#### Your assignment:
A single number is the answer here: how many lines of the entries contain "only"?
== Data for processing
## config.mk

```make
export PLATFORM = sky130hd
export DESIGN_NAME = dff_share_arbiter
export DESIGN_NICKNAME = d
export VERILOG_FILES = /design/src/rtl/dff_share_arbiter.sv
export SDC_FILE = /design/constraint.sdc
export NUM_CORES = 1
export LEC_CHECK = 0
export CORE_MARGIN = 8
export CORE_UTILIZATION = 46
export CTS_CLUSTER_DIAMETER = 60
export DETAILED_ROUTE_END_ITERATION = 7
export PLACE_DENSITY = 0.85
export SKIP_CTS_REPAIR_TIMING = 1
export SYNTH_ARGS = -nofsm -noshare
export SYNTH_HDL_FRONTEND = slang
export SYNTH_SLANG_ARGS = --single-unit
```

## constraint.sdc

```tcl
create_clock -name clk -period 4.2 [get_ports clk]
set_input_delay 0.63 -clock clk [delete_from_list [all_inputs] [get_ports clk]]
set_output_delay 0.63 -clock clk [all_outputs]
set_load 0.01 [all_outputs]
```

## src/rtl/dff_share_arbiter.sv

```systemverilog
// -----------------------------------------------------------------------------
// dff_share_arbiter
//
// Round-robin write sequencer for one shared DATA_W-bit register. Each cycle
// at most one requester is chosen and its data is loaded into the shared
// register. The arbiter records which requester owns the value, then holds
// the register stable for HOLD_CYC cycles before it accepts another write.
//
// Optional feature (macro DFF_SHARE_ARB_LOCK_EN): adds the per-requester
// "lock" input. A requester that currently owns a valid value and asserts
// both req and lock wins again regardless of the round-robin pointer. A
// locked capture does not advance the pointer.
//
// Ports:
//   clk     in   rising-edge clock
//   rst_n   in   synchronous active-low reset, priority over all inputs
//   req     in   [NUM_REQ]         level write request per requester
//   wdata   in   [NUM_REQ*DATA_W]  requester i drives [i*DATA_W +: DATA_W]
//   lock    in   [NUM_REQ]         (DFF_SHARE_ARB_LOCK_EN only) keep ownership
//   clr     in   synchronous flush of q_valid and arbitration state
//   grant   out  [NUM_REQ]  one-hot single-cycle pulse on capture
//   q       out  [DATA_W]   shared register value
//   q_valid out  q holds captured data
//   owner   out  [IDX_W]    index of requester whose data is in q
//   busy    out  high while holding; requests are ignored
// -----------------------------------------------------------------------------
module dff_share_arbiter #(
    parameter int NUM_REQ  = 4,
    parameter int DATA_W   = 8,
    parameter int HOLD_CYC = 2,
    parameter int IDX_W    = $clog2(NUM_REQ)
) (
    input  logic                        clk,
    input  logic                        rst_n,
    input  logic [NUM_REQ-1:0]          req,
    input  logic [NUM_REQ*DATA_W-1:0]   wdata,
`ifdef DFF_SHARE_ARB_LOCK_EN
    input  logic [NUM_REQ-1:0]          lock,
`endif
    input  logic                        clr,
    output logic [NUM_REQ-1:0]          grant,
    output logic [DATA_W-1:0]           q,
    output logic                        q_valid,
    output logic [IDX_W-1:0]            owner,
    output logic                        busy
);

    typedef enum logic {
        IDLE = 1'b0,
        HOLD = 1'b1
    } state_t;

    // Counter value loaded on capture; the HOLD state lasts HOLD_CYC edges.
    localparam logic [7:0] HOLD_RELOAD = (HOLD_CYC > 0) ? 8'(HOLD_CYC - 1) : 8'd0;
    localparam logic [IDX_W-1:0] LAST_IDX = IDX_W'(NUM_REQ - 1);

    state_t              state_q, state_d;
    logic [IDX_W-1:0]    ptr_q, ptr_d;
    logic [7:0]          cnt_q, cnt_d;
    logic [DATA_W-1:0]   data_q, data_d;
    logic                valid_q, valid_d;
    logic [IDX_W-1:0]    owner_q, owner_d;
    logic [NUM_REQ-1:0]  grant_q, grant_d;

    // Per-requester data slices.
    logic [DATA_W-1:0]   wdata_arr [NUM_REQ];

    genvar gi;
    generate
        for (gi = 0; gi < NUM_REQ; gi++) begin : g_slice
            assign wdata_arr[gi] = wdata[gi*DATA_W +: DATA_W];
        end
    endgenerate

    // Round-robin search starting at ptr_q, wrapping at NUM_REQ.
    logic             rr_found;
    logic [IDX_W-1:0] rr_win;

    always_comb begin
        int idx;
        rr_found = 1'b0;
        rr_win   = '0;
        for (int k = 0; k < NUM_REQ; k++) begin
            idx = int'(ptr_q) + k;
            if (idx >= NUM_REQ) begin
                idx = idx - NUM_REQ;
            end
            if (!rr_found && req[IDX_W'(idx)]) begin
                rr_found = 1'b1;
                rr_win   = IDX_W'(idx);
            end
        end
    end

    // A locked owner only counts while it still owns valid data.
    logic locked;
`ifdef DFF_SHARE_ARB_LOCK_EN
    assign locked = valid_q && req[owner_q] && lock[owner_q];
`else
    assign locked = 1'b0;
`endif

    logic             cap;
    logic [IDX_W-1:0] win;
    assign cap = locked || rr_found;
    assign win = locked ? owner_q : rr_win;

    always_comb begin
        state_d = state_q;
        ptr_d   = ptr_q;
        cnt_d   = cnt_q;
        data_d  = data_q;
        valid_d = valid_q;
        owner_d = owner_q;
        grant_d = '0;

        if (clr) begin
            // Flush: data and owner are kept, only validity and FSM clear.
            valid_d = 1'b0;
            state_d = IDLE;
            cnt_d   = 8'd0;
        end else begin
            case (state_q)
                IDLE: begin
                    if (cap) begin
                        data_d  = wdata_arr[win];
                        owner_d = win;
                        valid_d = 1'b1;
                        grant_d = NUM_REQ'(1) << win;
                        if (!locked) begin
                            ptr_d = (win == LAST_IDX) ? '0 : win + 1'b1;
                        end
                        if (HOLD_CYC > 0) begin
                            state_d = HOLD;
                            cnt_d   = HOLD_RELOAD;
                        end
                    end
                end
                HOLD: begin
                    if (cnt_q == 8'd0) begin
                        state_d = IDLE;
                    end else begin
                        cnt_d = cnt_q - 8'd1;
                    end
                end
                default: state_d = IDLE;
            endcase
        end
    end

    always_ff @(posedge clk) begin
        if (!rst_n) begin
            state_q <= IDLE;
            ptr_q   <= '0;
            cnt_q   <= 8'd0;
            data_q  <= '0;
            valid_q <= 1'b0;
            owner_q <= '0;
            grant_q <= '0;
        end else begin
            state_q <= state_d;
            ptr_q   <= ptr_d;
            cnt_q   <= cnt_d;
            data_q  <= data_d;
            valid_q <= valid_d;
            owner_q <= owner_d;
            grant_q <= grant_d;
        end
    end

    assign grant   = grant_q;
    assign q       = data_q;
    assign q_valid = valid_q;
    assign owner   = owner_q;
    assign busy    = (state_q == HOLD);

endmodule

```

==> results.md, run 1 <==
* Status: completed
* Synth top area share at 0.389
* Via-per-instance ratio at 5.62
* Setup Crit Path Kind: in -> reg
* Asr flop ratio synth at 0
* Inst Count DP at 235
* Leading area contributor after synthesis: dfxtp_1
* DIE WIDTH at 70.0 um
* Post-DP Area at 1900 um^2
* Design internal power at 462 uW
* Congestion Overflow GR at 0
* HP Class: reg -> reg
* Hold Crit Depth at 2
* Startpoint Class: input pin
* Synth Register Bits at 26
* Total of max-cap violations at 0
* Diodes inserted at 0
* R2R cell count at 5
* Post-DRT Antenna Nets at 0
* Yosys cell types at 36
* Core area at 2760 um^2
* Post-synthesis instance total at 157
* Relative slew slack at 0.164
* Final max-slew violation count at 0
* Clock slew at reported path FFs at 140 ps
* Layout cell share with drive strength beyond 1 at 0.0433
* Post-route DRC at 0
* Syn Nets at 198
* Hold Path Origin: owner[0]
* Most common flop cell mapped by yosys: dfxtp_1
* Switching Share at 0.276
* Clock sinks at 26
* Mapped Area at 1340 um^2
* Reg2reg end: q[0]
* DIE AREA at 4890 um^2
* Vias in the first global route at 1436
* First-pass GRT wire length at 6.13 mm
* Final Hold Viols at 0
* Fin crit share at 0.659
* Initial Util at 0.485
* Reg2reg start: ptr_q[0]
* Number of buffers and inverters on the critical path at 1
* Pre-CTS setup slack at 1140 ps
* Setup crit end kind: flip-flop
* # setup viols final at 0
* Fin crit period at 2770 ps
* First-pass iteration count of the detailed router at 4
* Overall Global Routing Usage at 0.148
* Clk pwr share at 0.265
* Flop pwr share at 0.438
* Slowest CP cell: nor3_1
* Synth area leaders: dfxtp_1, mux2i_1, nor2_1, a211oi_1, a21oi_1
* CTS Root Cell: clkbuf_4
* F_max at 0.361 GHz
* DP HPWL at 3.02 mm
* CP max stage delay at 1030 ps
* Critical path's top delay family: simple AND/OR/NAND/NOR gates
* Post-synth EDFFs at 0
* Slew @ Worst Pin at 1240 ps
* TritonCTS clock tree: yes
* Worst Hold Endpoint: owner[0]
* Final instance area at 1950 um^2
* DR WL/cell at 16.1 um
* Nets at 250
* Setup TNS at 0 ps
* Largest net degree at the start of global routing at 21
* Comb pwr share at 0.297
* Cell chain of the critical path: clkdlybuf4s50_1 > nand2b_1 > nor3_1 > a21oi_1 > a211oi_1
* Clk_lat worst skew at 320 ps
* H-tree depth at 1
* Worst path required time at 4440 ps
* Sequential area share after synthesis at 0.389
* VDD IR max at 312 uV
* Clock buffer count from CTS at 3
* IO Count at 55
* Flop2flop setup slack at 2020 ps
* Height of the chip at 70.0 um
* Syn Area/Cell at 8.53 um^2
* NetSw at 176 uW
* Final WS setup at 1430 ps
* RSZ-0062 raised after global routing: no
* FP Rows at 19
* Pwr Density at 327 nW/um^2
* CP Data Arrival Time at 3010 ps
* Leakage dissipation at 0.781 nW
* Vias at 1342
* Iteration-0 DRC Markers at 68
* Clock skew at 9.18 ps
* Crit path max fanout at 12
* WL final at 3.84 mm
* Ys Warns at 0
* Clk buf depth at 2
* Initial antenna violation count at 0
* Layout area overhead at 45.5%
* # port buffers at 54
* Non-filler cells, final at 239
* Routability cong. at 0.845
====
#### Answer to this task:
3